The ${{n}^{th}}$ maxima (i.e. of maximum intensity) is obtained when $\Delta x=n\lambda$, where $\lambda$ is the wavelength of the light.
Substitute this value in (i).
$\Rightarrow n\lambda =d\sin \theta$ …. (ii).
It is given that $d=0.32mm=32\times {{10}^{-5}}m$ and $\lambda =500nm=500\times {{10}^{-9}}m$.
Since we are suppose find the number of bright fringes from angular range $-{{30}^{\circ }}\le \theta \le {{30}^{\circ }}$, substitute $\theta ={{30}^{\circ }}$ in (ii). Also substitute the values of d and $\lambda$.

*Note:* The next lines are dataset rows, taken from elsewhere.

## src/rtl/memn2n_phase_iterator_pkg.sv

```systemverilog
// Shared constants for the MemN2N phase iterator: one-hot phase codes,
// default loop bounds and the iterator FSM state encoding.
// Phase bit order must match the upstream phase controller.
package memn2n_phase_iterator_pkg;

  localparam int BW_STATE_DEF  = 10;

  localparam logic [9:0] PHASE_IDLE            = 10'b00_0000_0001;
  localparam logic [9:0] PHASE_INIT            = 10'b00_0000_0010;
  localparam logic [9:0] PHASE_EMB_Q           = 10'b00_0000_0100;
  localparam logic [9:0] PHASE_DOT_PROD        = 10'b00_0000_1000;
  localparam logic [9:0] PHASE_ATTENTION       = 10'b00_0001_0000;
  localparam logic [9:0] PHASE_WEIGHTED_SUM    = 10'b00_0010_0000;
  localparam logic [9:0] PHASE_SUM_U_Q         = 10'b00_0100_0000;
  localparam logic [9:0] PHASE_FULLY_CONNECTED = 10'b00_1000_0000;
  localparam logic [9:0] PHASE_SOFT_MAX        = 10'b01_0000_0000;
  localparam logic [9:0] PHASE_END_FWD         = 10'b10_0000_0000;

  localparam int NUM_WORD_DEF  = 11;
  localparam int NUM_MEM_DEF   = 50;
  localparam int NUM_VOCAB_DEF = 20;
  localparam int DIM_EMB_DEF   = 20;
  localparam int BW_IDX_DEF    = 8;
  localparam int DRAIN_CYC_DEF = 4;

  typedef enum logic [2:0] {
    S_IDLE  = 3'd0,
    S_ISSUE = 3'd1,
    S_DRAIN = 3'd2,
    S_DONE  = 3'd3,
    S_WAIT  = 3'd4
  } state_e;

endpackage

```

## src/rtl/memn2n_nested_counter.sv

```systemverilog
// Two-level (outer, inner) index counter, inner fastest, runtime bounds.
// Latency: load/step take effect on the next clock edge.
// Backpressure: advances only when the parent asserts i_step.
module memn2n_nested_counter #(
  parameter int BW_IDX = 8
) (
  input  logic              clk,
  input  logic              rst,
  input  logic              i_load,
  input  logic              i_step,
  input  logic [BW_IDX-1:0] i_outer_max,
  input  logic [BW_IDX-1:0] i_inner_max,
  output logic [BW_IDX-1:0] o_outer,
  output logic [BW_IDX-1:0] o_inner,
  output logic              o_last,
  output logic              o_last_nxt
);

  localparam logic [BW_IDX-1:0] ONE = {{(BW_IDX-1){1'b0}}, 1'b1};

  logic [BW_IDX-1:0] r_outer, r_inner, r_outer_max, r_inner_max;
  logic              r_last;
  logic [BW_IDX-1:0] w_outer_nxt, w_inner_nxt, w_omax_nxt, w_imax_nxt;

  // next indices: load restarts at (0,0) and latches bounds for the whole loop
  always_comb begin
    w_outer_nxt = r_outer;
    w_inner_nxt = r_inner;
    w_omax_nxt  = r_outer_max;
    w_imax_nxt  = r_inner_max;
    if (i_load) begin
      w_outer_nxt = '0;
      w_inner_nxt = '0;
      w_omax_nxt  = i_outer_max;
      w_imax_nxt  = i_inner_max;
    end else if (i_step) begin
      if (r_inner == r_inner_max) begin
        w_inner_nxt = '0;
        w_outer_nxt = r_outer + ONE;
      end else begin
        w_inner_nxt = r_inner + ONE;
      end
    end
  end

  assign o_last_nxt = (w_outer_nxt == w_omax_nxt) && (w_inner_nxt == w_imax_nxt);

  // index and bound registers
  always_ff @(posedge clk or posedge rst) begin
    if (rst) begin
      r_outer     <= '0;
      r_inner     <= '0;
      r_outer_max <= '0;
      r_inner_max <= '0;
      r_last      <= 1'b0;
    end else begin
      r_outer     <= w_outer_nxt;
      r_inner     <= w_inner_nxt;
      r_outer_max <= w_omax_nxt;
      r_inner_max <= w_imax_nxt;
      r_last      <= o_last_nxt;
    end
  end

  assign o_outer = r_outer;
  assign o_inner = r_inner;
  assign o_last  = r_last;

endmodule

```

## src/rtl/memn2n_phase_iterator.sv

```systemverilog
// Per-phase nested index generator between the MemN2N phase controller and datapath.
// Latency: first request 1 cycle after phase change; done_phase 1+O*I+DRAIN_CYC cycles after entry.
// Backpressure: valid/ready; indices hold while stalled. Stall counter under MEMN2N_PHASE_ITER_STALL_CNT_EN.
module memn2n_phase_iterator
  import memn2n_phase_iterator_pkg::*;
#(
  parameter int NUM_WORD  = NUM_WORD_DEF,
  parameter int NUM_MEM   = NUM_MEM_DEF,
  parameter int NUM_VOCAB = NUM_VOCAB_DEF,
  parameter int DIM_EMB   = DIM_EMB_DEF,
  parameter int BW_IDX    = BW_IDX_DEF,
  parameter int DRAIN_CYC = DRAIN_CYC_DEF,
  parameter int BW_STATE  = BW_STATE_DEF
) (
  input  logic                clk,
  input  logic                rst,
  input  logic [BW_STATE-1:0] memn2n_phase,
  input  logic                req_ready,
  output logic                req_valid,
  output logic [BW_IDX-1:0]   req_outer,
  output logic [BW_IDX-1:0]   req_inner,
  output logic                req_last,
  output logic                done_phase,
  output logic [31:0]         stall_cnt
);

  localparam logic [3:0] DRAIN_M1 = 4'((DRAIN_CYC == 0) ? 0 : DRAIN_CYC - 1);

  state_e              r_state;
  logic [BW_STATE-1:0] r_phase_q;
  logic [3:0]          r_drain;
  logic                r_req_valid, r_req_last, r_done;
  logic                w_change, w_hs, w_looped, w_step, w_cnt_last, w_cnt_last_nxt;
  logic [BW_IDX-1:0]   w_omax, w_imax;

  assign w_change = (memn2n_phase != r_phase_q);
  assign w_hs     = r_req_valid && req_ready;
  assign w_step   = (r_state == S_ISSUE) && w_hs && !w_cnt_last && !w_change;

  // loop-table decode; anything not exactly one looped code runs no loop
  always_comb begin
    w_looped = 1'b0;
    w_omax   = '0;
    w_imax   = '0;
    case (memn2n_phase)
      BW_STATE'(PHASE_EMB_Q):           begin w_looped = 1'b1; w_omax = BW_IDX'(NUM_WORD-1);  w_imax = BW_IDX'(DIM_EMB-1); end
      BW_STATE'(PHASE_DOT_PROD):        begin w_looped = 1'b1; w_omax = BW_IDX'(NUM_MEM-1);   w_imax = BW_IDX'(DIM_EMB-1); end
      BW_STATE'(PHASE_ATTENTION):       begin w_looped = 1'b1; w_omax = BW_IDX'(NUM_MEM-1);   w_imax = '0; end
      BW_STATE'(PHASE_WEIGHTED_SUM):    begin w_looped = 1'b1; w_omax = BW_IDX'(NUM_MEM-1);   w_imax = BW_IDX'(DIM_EMB-1); end
      BW_STATE'(PHASE_FULLY_CONNECTED): begin w_looped = 1'b1; w_omax = BW_IDX'(NUM_VOCAB-1); w_imax = BW_IDX'(DIM_EMB-1); end
      BW_STATE'(PHASE_SOFT_MAX):        begin w_looped = 1'b1; w_omax = BW_IDX'(NUM_VOCAB-1); w_imax = '0; end
      default: ;
    endcase
  end

  memn2n_nested_counter #(.BW_IDX(BW_IDX)) u_cnt (
    .clk         (clk),
    .rst         (rst),
    .i_load      (w_change),
    .i_step      (w_step),
    .i_outer_max (w_omax),
    .i_inner_max (w_imax),
    .o_outer     (req_outer),
    .o_inner     (req_inner),
    .o_last      (w_cnt_last),
    .o_last_nxt  (w_cnt_last_nxt)
  );

  // phase tracking FSM; a phase change overrides every state and suppresses done
  always_ff @(posedge clk or posedge rst) begin
    if (rst) begin
      r_state     <= S_IDLE;
      r_phase_q   <= BW_STATE'(PHASE_IDLE);
      r_drain     <= '0;
      r_req_valid <= 1'b0;
      r_req_last  <= 1'b0;
      r_done      <= 1'b0;
    end else begin
      r_phase_q <= memn2n_phase;
      r_done    <= 1'b0;
      if (w_change) begin
        r_req_valid <= w_looped;
        r_req_last  <= w_looped && w_cnt_last_nxt;
        r_state     <= w_looped ? S_ISSUE : S_IDLE;
      end else begin
        case (r_state)
          S_ISSUE: begin
            if (w_hs) begin
              if (w_cnt_last) begin
                r_req_valid <= 1'b0;
                r_req_last  <= 1'b0;
                if (DRAIN_CYC == 0) begin
                  r_state <= S_DONE;
                  r_done  <= 1'b1;
                end else begin
                  r_state <= S_DRAIN;
                  r_drain <= DRAIN_M1;
                end
              end else begin
                r_req_last <= w_cnt_last_nxt;
              end
            end
          end
          S_DRAIN: begin
            if (r_drain == 4'd0) begin
              r_state <= S_DONE;
              r_done  <= 1'b1;
            end else begin
              r_drain <= r_drain - 4'd1;
            end
          end
          S_DONE:  r_state <= S_WAIT;
          S_IDLE, S_WAIT: ;
          default: r_state <= S_IDLE;
        endcase
      end
    end
  end

  assign req_valid  = r_req_valid;
  assign req_last   = r_req_last;
  assign done_phase = r_done;

`ifdef MEMN2N_PHASE_ITER_STALL_CNT_EN
  logic [31:0] r_stall_cnt;

  // count cycles a valid request is held off, saturating, restarted per phase
  always_ff @(posedge clk or posedge rst) begin
    if (rst) begin
      r_stall_cnt <= '0;
    end else if (w_change) begin
      r_stall_cnt <= '0;
    end else if (r_req_valid && !req_ready && (r_stall_cnt != 32'hFFFF_FFFF)) begin
      r_stall_cnt <= r_stall_cnt + 32'd1;
    end
  end

  assign stall_cnt = r_stall_cnt;
`else
  assign stall_cnt = 32'd0;
`endif

endmodule
```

$\Rightarrow n\left( 500\times {{10}^{-9}} \right)=\left( 32\times {{10}^{-5}} \right)\sin {{30}^{\circ }}$
$\Rightarrow n={{\dfrac{\left( 32\times {{10}^{-5}} \right)\sin 30}{\left( 500\times {{10}^{-9}} \right)}}^{\circ }}=\dfrac{\left( 32\times {{10}^{-5}} \right)(0.5)}{\left( 500\times {{10}^{-9}} \right)}=320$.
This means that at $\theta ={{30}^{\circ }}$, ${{320}^{th}}$ maxima is formed.
Therefore, for the range of ${{0}^{\circ }}<\theta \le {{30}^{\circ }}$, there are 320 maximas present.
Similarly, for the range of $-{{30}^{\circ }}\le \theta <{{0}^{\circ }}$, there are 320 maximas present.
And there is a maxima at $\theta ={{0}^{\circ }}$ called central maxima.
Therefore, the total number of maximas (bright fringe\s) for the given range is $320+320+1=641$.

So, the correct answer is “Option B”.

Note:
For ${{n}^{th}}$ minima (dark fringe), the path difference between the two waves must be equal to $\Delta x=\left( 2n-1 \right)\dfrac{\lambda }{2}$, i.e. odd multiple of half of the wavelength of the light.
The distance between any two consecutive maximas or any two consecutive minimas is called fringe width.
Also note that the distance between the two slits is very much smaller compared to the distance between the slits and the screen.